__Records provided__:

`src/rtl/scan_pkg.sv`:
```
`default_nettype none

package scan_pkg;

    // --------------------
    // line buffers
    // --------------------
    localparam int num_bufs = 8;
    localparam int buf_bits = 3;

    // descriptor queue
    localparam int desc_depth = 16;
    localparam int count_bits = 5;
    localparam int high_wm    = 12;

    // pixel data and line addressing
    localparam int pix_bits  = 8;
    localparam int addr_bits = 10;

    // --------------------
    // default raster, 720x480
    // --------------------
    localparam int def_h_active = 720;
    localparam int def_h_fp     = 16;
    localparam int def_h_sync   = 62;
    localparam int def_h_bp     = 60;
    localparam int def_v_active = 480;
    localparam int def_v_fp     = 9;
    localparam int def_v_sync   = 6;
    localparam int def_v_bp     = 30;

endpackage

`default_nettype wire

```
`src/rtl/line_handoff_if.sv`:
```
`timescale 1ns/1ps
`default_nettype none

interface line_handoff_if;

    // filled buffer, capture to display
    logic                          desc_valid;
    logic [scan_pkg::buf_bits-1:0] desc_idx;

    // buffers handed back, display to capture
    logic                          rel_valid;
    logic [scan_pkg::num_bufs-1:0] rel_mask;

    modport capture (output desc_valid, desc_idx, input rel_valid, rel_mask);
    modport sched (input desc_valid, desc_idx, output rel_valid, rel_mask);

endinterface

`default_nettype wire

```
`src/rtl/line_scheduler.sv`:
```
`timescale 1ns/1ps
`default_nettype none

module line_scheduler (
    input  logic                          pix_clk,
    input  logic                          resetn,
    line_handoff_if.sched                 handoff,
    input  logic                          active_line_start,
    input  logic                          blank_line_start,
    input  logic                          frame_sync,
    output logic [scan_pkg::buf_bits-1:0] cur_idx,
    output logic                          cur_valid
);

    localparam int cnt_w = scan_pkg::count_bits;
    localparam int ptr_w = $clog2(scan_pkg::desc_depth);

    logic [scan_pkg::buf_bits-1:0] fifo_mem [scan_pkg::desc_depth];
    logic [ptr_w-1:0]              wr_ptr;
    logic [ptr_w-1:0]              rd_ptr;
    logic [cnt_w-1:0]              count_q;
    logic [cnt_w-1:0]              count_n;
    logic [scan_pkg::buf_bits-1:0] head;
    logic [scan_pkg::buf_bits-1:0] cur_idx_q;
    logic                          cur_valid_q;
    logic                          repeat_q;
    logic                          drop_req_q;
    logic                          push;
    logic                          fetch;
    logic                          drop;
    logic                          pop;
    logic                          over_wm;
    logic [scan_pkg::num_bufs-1:0] rel_n;

    function automatic logic [scan_pkg::num_bufs-1:0] buf_bit(
        input logic [scan_pkg::buf_bits-1:0] idx
    );
        logic [scan_pkg::num_bufs-1:0] v;
        v      = '0;
        v[idx] = 1'b1;
        return v;
    endfunction

    assign head    = fifo_mem[rd_ptr];
    assign over_wm = (count_q > cnt_w'(scan_pkg::high_wm));

    // --------------------
    // per-cycle decisions
    // --------------------
    always_comb begin
        push  = handoff.desc_valid && (count_q < cnt_w'(scan_pkg::desc_depth));
        // bob: new line only on every other active line
        fetch = active_line_start && !repeat_q && (count_q != '0);
        drop  = blank_line_start && (count_q != '0) && (drop_req_q || over_wm);
        pop   = fetch || drop;

        rel_n = '0;
        // full queue, hand the buffer straight back
        if (handoff.desc_valid && !push) begin
            rel_n = rel_n | buf_bit(handoff.desc_idx);
        end
        if (fetch && cur_valid_q) begin
            rel_n = rel_n | buf_bit(cur_idx_q);
        end
        if (drop) begin
            rel_n = rel_n | buf_bit(head);
        end

        case ({push, pop})
            2'b10:   count_n = count_q + cnt_w'(1);
            2'b01:   count_n = count_q - cnt_w'(1);
            default: count_n = count_q;
        endcase
    end

    // the new line is visible from its first read address
    assign cur_idx   = fetch ? head : cur_idx_q;
    assign cur_valid = cur_valid_q || fetch;

    always_ff @(posedge pix_clk or negedge resetn) begin
        if (!resetn) begin
            wr_ptr           <= '0;
            rd_ptr           <= '0;
            count_q          <= '0;
            cur_idx_q        <= '0;
            cur_valid_q      <= 1'b0;
            repeat_q         <= 1'b0;
            drop_req_q       <= 1'b0;
            handoff.rel_valid <= 1'b0;
            handoff.rel_mask  <= '0;
        end else begin
            if (push) begin
                wr_ptr <= wr_ptr + ptr_w'(1);
            end
            if (pop) begin
                rd_ptr <= rd_ptr + ptr_w'(1);
            end
            count_q     <= count_n;
            cur_idx_q   <= cur_idx;
            cur_valid_q <= cur_valid;
            if (active_line_start) begin
                repeat_q <= !repeat_q;
            end
            // request from vsync is served on a later blank line
            if (frame_sync) begin
                drop_req_q <= over_wm;
            end else if (drop) begin
                drop_req_q <= 1'b0;
            end
            handoff.rel_valid <= |rel_n;
            handoff.rel_mask  <= rel_n;
        end
    end

    always_ff @(posedge pix_clk) begin
        if (push) begin
            fifo_mem[wr_ptr] <= handoff.desc_idx;
        end
    end

endmodule

`default_nettype wire

```
`src/flat_wrapper.sv`:
```
// flat-port wrapper written by rule: the top's interface ports become plain ports
module line_scheduler_flat 
  (pix_clk, resetn, active_line_start, blank_line_start, frame_sync, cur_idx, cur_valid, handoff_desc_valid, handoff_desc_idx, handoff_rel_valid, handoff_rel_mask);
  line_handoff_if handoff_i ();
  input  logic pix_clk;
  input  logic resetn;
  input  logic active_line_start;
  input  logic blank_line_start;
  input  logic frame_sync;
  output logic [scan_pkg::buf_bits-1:0] cur_idx;
  output logic cur_valid;
  input wire logic [$bits(handoff_i.desc_valid)-1:0] handoff_desc_valid;
  input wire logic [$bits(handoff_i.desc_idx)-1:0] handoff_desc_idx;
  output wire logic [$bits(handoff_i.rel_valid)-1:0] handoff_rel_valid;
  output wire logic [$bits(handoff_i.rel_mask)-1:0] handoff_rel_mask;
  assign handoff_i.desc_valid = handoff_desc_valid;
  assign handoff_i.desc_idx = handoff_desc_idx;
  assign handoff_rel_valid = handoff_i.rel_valid;
  assign handoff_rel_mask = handoff_i.rel_mask;
  line_scheduler u_core (.pix_clk(pix_clk), .resetn(resetn), .handoff(handoff_i), .active_line_start(active_line_start), .blank_line_start(blank_line_start), .frame_sync(frame_sync), .cur_idx(cur_idx), .cur_valid(cur_valid));
endmodule
```
`config.mk`:
```
export PLATFORM = sky130hd
export DESIGN_NAME = line_scheduler_flat
export DESIGN_NICKNAME = d
export VERILOG_FILES = /design/src/rtl/scan_pkg.sv /design/src/rtl/line_handoff_if.sv /design/src/rtl/line_scheduler.sv /design/src/flat_wrapper.sv
export SDC_FILE = /design/constraint.sdc
export NUM_CORES = 1
export LEC_CHECK = 0
export BUFFER_PORTS_ARGS = -buffer_cell sky130_fd_sc_hd__buf_2
export CAP_MARGIN = 40
export CORE_MARGIN = 2
export CORE_UTILIZATION = 35
export DETAILED_ROUTE_END_ITERATION = 16
export PLACE_DENSITY = 0.53
export SLEW_MARGIN = 20
export SYNTH_ARGS = -nofsm -noshare
export SYNTH_HDL_FRONTEND = slang
export SYNTH_SLANG_ARGS = --single-unit
export TNS_END_PERCENT = 20
```
`constraint.sdc`:
```
create_clock -name pix_clk -period 2.85 [get_ports pix_clk]
set_input_delay 0.4275 -clock pix_clk [delete_from_list [all_inputs] [get_ports pix_clk]]
set_output_delay 0.4275 -clock pix_clk [all_outputs]
set_load 0.03 [all_outputs]
```
Word-level counts from Yosys, hierarchy flattened
Memories as Yosys holds them, arrays and structs flattened. Index checks and enable logic that the tools add are counted.

Flip-flop bits (word level): 28. Memory bits (writable): 48. Input bits: 9. Output and inout bits: 13. Logic and storage cells: 60. Memories: 1.

Memory list: u_core.fifo_mem (depth 16, bits a word 3, rd ports 1, clocked after memory_dff 0, wr ports 1, line line_scheduler.sv:18) `logic [scan_pkg::buf_bits-1:0] fifo_mem [scan_pkg::desc_depth];`.

$add $sub $neg: 4. Order comparisons: 8. Equal/unequal tests: 2. Multiplexer cells: 15. Bitwise operators: 2. Reduce and logical (&&, ||, !) cells: 19.

Operators with widths (count): 8-bit 2-to-1 mux (3); 8-bit OR (2); 3-bit by 4-bit < comparator with 1-bit output, second input constant (3); 1-bit logical AND (10); 5-bit case mux with 2 select lines (1); 1-bit demux with 3-bit select (3); 3-bit by 1-bit greater-or-equal comparator with 1-bit output, second input constant (3); 4-bit by 1-bit adder with 4-bit output, second input constant (2); 8-bit OR reduction (1); 1-bit 2-to-1 mux (7); 5-bit by 1-bit adder with 5-bit output, second input constant (1); 5-bit by 4-bit > comparator with 1-bit output, second input constant (1); 5-bit < comparator, second input constant (1); 5-bit nonzero test (1); 5-bit by 1-bit subtractor with 5-bit output, second input constant (1); 2-bit nonzero test (2); 1-bit logical OR (3); 3-bit 2-to-1 mux (1); 2-bit by 1-bit == test with 1-bit output, second input constant (1); 2-bit == test, second input constant (1); 1-bit zero test (2).

Depth between registers and ports, before layout
Gate-level depths: netlist of the first run.

Depth after elaboration: 10. Depth in mapped cells: 14. Gate-level depth less buffers: 12.

Worst setup path after synthesis of the first run
Ideal clock, no wire load.

Path type: flip-flop to flip-flop. Start point: register u_core.count_q[1]. End point: register u_core.count_q[4]. Library setup time: 0.079 ns. Data arrival time: 2.698 ns. Required time: 2.771 ns. Path slack: 0.073 ns. Stages on the path, launching flop included: 15. Buffers on the path: 2. Period minus slack after synthesis: 2.777 ns. Cell sequence: dfrtp_1 or2_2 nor4_1 nand2b_1 buf_2 nand2_1 ha_1 clkbuf_1 xor2_1 ha_1 inv_1 nor3b_1 o21ai_0 a21oi_1 xor2_1.

Word-level cells in the longest chain between the ends: 6. Elaborated cells on any way between the ends: 15. Classes of those cells: 2 x add/sub; 2 x order compare; 2 x eq/ne; 1 x mux; 8 x reduce/logical.

Ends and longest elaborated chain: start: declaration (line line_scheduler.sv:21) `logic [cnt_w-1:0] count_q;`; start signal: assignment (line line_scheduler.sv:98) `count_q <= count_n;`; 5-bit by 4-bit > comparator with 1-bit output or 5-bit nonzero test (tied branches) (line line_scheduler.sv:45, line_scheduler.sv:53, line_scheduler.sv:54); 1-bit logical OR or 1-bit logical AND (tied branches) (line line_scheduler.sv:54) `drop = blank_line_start && (count_q != '0) && (drop_req_q || over_wm);`; 1-bit logical AND (line line_scheduler.sv:54); 1-bit logical OR * (line line_scheduler.sv:55) `pop = fetch || drop;`; named net u_core.pop (line line_scheduler.sv:31) `logic pop;`; 2-bit by 1-bit == test with 1-bit output or 2-bit == test (tied branches) (line line_scheduler.sv:69) `case ({push, pop})`; 5-bit case mux with 2 select lines or 2-bit nonzero test (tied branches).

The timed path passes the listed nets; every way through them passes the cells marked *. A chain may end at the register's enable or synchronous reset.

Final worst setup path of the first run
Start point: register u_core.rd_ptr[0]. End point: output port cur_idx[0] (netlist bit).

Word-level cells in the longest chain between the ends: 2.

Ends and longest elaborated chain: start: declaration (line line_scheduler.sv:20) `logic [ptr_w-1:0] rd_ptr;`; start signal: assignment (line line_scheduler.sv:96) `rd_ptr <= rd_ptr + ptr_w'(1);`; memory 16 x 3 bit; 3-bit 2-to-1 mux (line line_scheduler.sv:77) `assign cur_idx = fetch ? head : cur_idx_q;`; end: declaration (line flat_wrapper.sv:10) `output logic [scan_pkg::buf_bits-1:0] cur_idx;`.

Every way passes these cells.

__What the exercise asks__: Nothing but a number should be given for this: how many lines in the entries above contain "capture"?

__Solved exercise__: 3